| WHAT YOU ARE ASKED TO DO |
For the entries below, state how many lines contain the string "first". Add nothing else.

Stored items
• • • • • • •

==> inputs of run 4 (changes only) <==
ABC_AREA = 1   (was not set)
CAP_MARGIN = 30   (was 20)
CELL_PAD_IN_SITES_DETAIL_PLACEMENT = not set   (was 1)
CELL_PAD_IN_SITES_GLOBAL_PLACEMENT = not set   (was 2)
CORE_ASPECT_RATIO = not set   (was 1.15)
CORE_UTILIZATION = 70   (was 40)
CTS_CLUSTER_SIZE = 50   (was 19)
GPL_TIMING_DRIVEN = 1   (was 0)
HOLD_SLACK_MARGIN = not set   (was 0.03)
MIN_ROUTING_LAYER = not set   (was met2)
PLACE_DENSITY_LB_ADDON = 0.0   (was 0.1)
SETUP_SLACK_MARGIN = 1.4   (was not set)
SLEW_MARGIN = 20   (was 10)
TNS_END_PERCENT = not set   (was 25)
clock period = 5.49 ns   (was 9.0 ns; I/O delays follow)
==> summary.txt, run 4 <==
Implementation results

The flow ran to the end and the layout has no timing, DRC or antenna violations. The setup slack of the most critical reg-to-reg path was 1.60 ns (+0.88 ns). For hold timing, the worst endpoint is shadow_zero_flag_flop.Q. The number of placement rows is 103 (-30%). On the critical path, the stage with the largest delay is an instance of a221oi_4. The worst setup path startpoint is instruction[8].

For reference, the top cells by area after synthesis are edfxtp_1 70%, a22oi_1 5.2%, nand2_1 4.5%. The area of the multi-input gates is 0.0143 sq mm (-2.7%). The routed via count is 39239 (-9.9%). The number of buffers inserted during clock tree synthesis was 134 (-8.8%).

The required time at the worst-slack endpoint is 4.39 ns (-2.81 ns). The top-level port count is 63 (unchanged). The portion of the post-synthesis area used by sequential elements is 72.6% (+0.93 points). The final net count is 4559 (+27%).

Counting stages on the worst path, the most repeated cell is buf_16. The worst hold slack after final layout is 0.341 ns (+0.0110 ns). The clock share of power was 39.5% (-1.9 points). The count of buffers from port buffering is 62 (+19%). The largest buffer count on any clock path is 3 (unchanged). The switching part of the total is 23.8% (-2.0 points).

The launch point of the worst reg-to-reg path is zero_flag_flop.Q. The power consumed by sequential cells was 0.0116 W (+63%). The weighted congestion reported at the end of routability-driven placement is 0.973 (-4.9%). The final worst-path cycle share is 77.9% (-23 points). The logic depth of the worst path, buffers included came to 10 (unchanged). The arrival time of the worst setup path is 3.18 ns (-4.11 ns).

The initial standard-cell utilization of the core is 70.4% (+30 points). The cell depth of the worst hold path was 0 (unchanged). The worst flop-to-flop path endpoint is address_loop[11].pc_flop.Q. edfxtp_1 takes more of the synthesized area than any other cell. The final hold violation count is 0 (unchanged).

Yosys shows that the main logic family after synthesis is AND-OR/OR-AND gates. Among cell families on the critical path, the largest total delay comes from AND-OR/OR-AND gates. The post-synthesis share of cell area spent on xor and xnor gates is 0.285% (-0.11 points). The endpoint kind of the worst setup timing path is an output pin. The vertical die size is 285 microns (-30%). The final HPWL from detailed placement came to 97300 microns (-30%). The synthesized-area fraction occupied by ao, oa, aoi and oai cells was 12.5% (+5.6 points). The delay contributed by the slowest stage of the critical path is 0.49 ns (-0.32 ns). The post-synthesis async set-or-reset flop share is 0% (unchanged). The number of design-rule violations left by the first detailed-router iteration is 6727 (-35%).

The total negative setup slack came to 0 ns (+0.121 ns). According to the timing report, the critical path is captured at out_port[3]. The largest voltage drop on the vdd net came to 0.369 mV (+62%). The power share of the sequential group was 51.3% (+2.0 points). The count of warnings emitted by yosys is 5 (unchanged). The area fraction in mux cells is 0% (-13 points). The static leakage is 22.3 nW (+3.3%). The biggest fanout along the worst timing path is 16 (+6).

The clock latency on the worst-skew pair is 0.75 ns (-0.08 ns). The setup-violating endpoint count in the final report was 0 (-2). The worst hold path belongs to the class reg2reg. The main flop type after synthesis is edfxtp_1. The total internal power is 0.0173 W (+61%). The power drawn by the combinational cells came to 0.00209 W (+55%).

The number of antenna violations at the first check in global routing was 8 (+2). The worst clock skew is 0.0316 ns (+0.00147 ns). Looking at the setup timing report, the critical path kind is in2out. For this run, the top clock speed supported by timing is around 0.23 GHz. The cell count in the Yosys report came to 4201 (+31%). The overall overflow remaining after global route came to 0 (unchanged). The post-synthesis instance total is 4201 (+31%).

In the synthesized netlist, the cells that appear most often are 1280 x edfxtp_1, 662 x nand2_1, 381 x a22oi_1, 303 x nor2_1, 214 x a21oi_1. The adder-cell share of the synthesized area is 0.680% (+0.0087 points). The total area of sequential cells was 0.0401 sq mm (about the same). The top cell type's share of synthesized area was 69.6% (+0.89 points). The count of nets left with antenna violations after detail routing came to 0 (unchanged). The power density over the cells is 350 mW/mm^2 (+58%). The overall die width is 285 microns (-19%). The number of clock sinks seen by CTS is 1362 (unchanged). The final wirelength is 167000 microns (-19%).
Setup of run 1:
// lcd_top
module lcd_top(
  input clk,
  input rst,
  input PS2_CLK,
  input PS2_DATA,
  output [7:4] DB,
  output LCD_E,
  output LCD_RS,
  output LCD_RW,
  output [7:0] LED
  );
  wire busy;
  wire cmd;
  wire en;
  wire [7:0] data;
  snaptest LD1 (
    .clk(clk),
    .rst(rst),
    .busy(busy),
	 .PS2_CLK(PS2_CLK),
	 .PS2_DATA(PS2_DATA),
    .cmd(cmd),
    .en(en),
    .data(data),
	 .LED(LED)
    );
  lcd_controller LC1 (
    .clk(clk),
    .rst(rst),
    .en(en),
    .cmd(cmd),
    .data(data),
    .DB(DB),
    .LCD_E(LCD_E),
    .LCD_RS(LCD_RS),
    .LCD_RW(LCD_RW),
    .busy(busy)
    );
endmodule
Size: about 19 I/O pins, roughly 25000 µm² of cells after synthesis.
export LEC_CHECK = 0
export CAP_MARGIN = 25
export CORE_MARGIN = 2
export CORE_UTILIZATION = 15
export GPL_ROUTABILITY_DRIVEN = 0
export MIN_ROUTING_LAYER = met2
export PLACE_DENSITY_LB_ADDON = 0.1
export SLEW_MARGIN = 30
export TNS_END_PERCENT = 35
create_clock -name core_clock -period 17.6 [get_ports {clk}]
run.sh (not shown) runs the stock make flow with config.mk's settings and CLKGATE_MAP_FILE=.
Run 1 closes out successfully: all stages finished, all timing, DRC and antenna checks passed.
Changes in run 2 relative to run 1:
Settings: a deleted GPL_ROUTABILITY_DRIVEN that had been 0; a deleted TNS_END_PERCENT that had been 35; a change of CORE_UTILIZATION from 15 to 50; a change of CAP_MARGIN from 25 to 20; a deleted MIN_ROUTING_LAYER that had been met2; a change of SLEW_MARGIN from 30 to 20; an added CTS_CLUSTER_SIZE of 92; a deleted PLACE_DENSITY_LB_ADDON that had been 0.1; a change of the clock period (ns, I/O delays scaled along) from 17.6 to 12.1.
==> results <==
- Setup slack in run 2 is smaller than in run 1.
- Diff run 1..run 2 | sequential standard cell area | negligible
- Taking run 1 as the reference, in run 2 combinational share of power was more or less identical, maximum number of pins on one net before global-route repair now sits lower.
- Power per standard cell area in run 2 is 41% above run 1.
- Looking at run 2 and run 1, the sequential cell count is a wash.
- On sequential fraction of total cell area, the lower figure sits with run 1, not run 2.
- Relative to run 1, delay of the slowest critical-path stage has increased by 470 ps in run 2.
- Detailed-route via count, run 2 vs run 1: down by more than 10%
- Per the comparison of run 2 with run 1, logic share of the area rose 2.7 points, power after layout moved up.
- Run 1 ended up with the clock network as its heaviest power group; run 2 ended up with registers.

• • • • • • •

| ANSWER TO THE PROBLEM |
2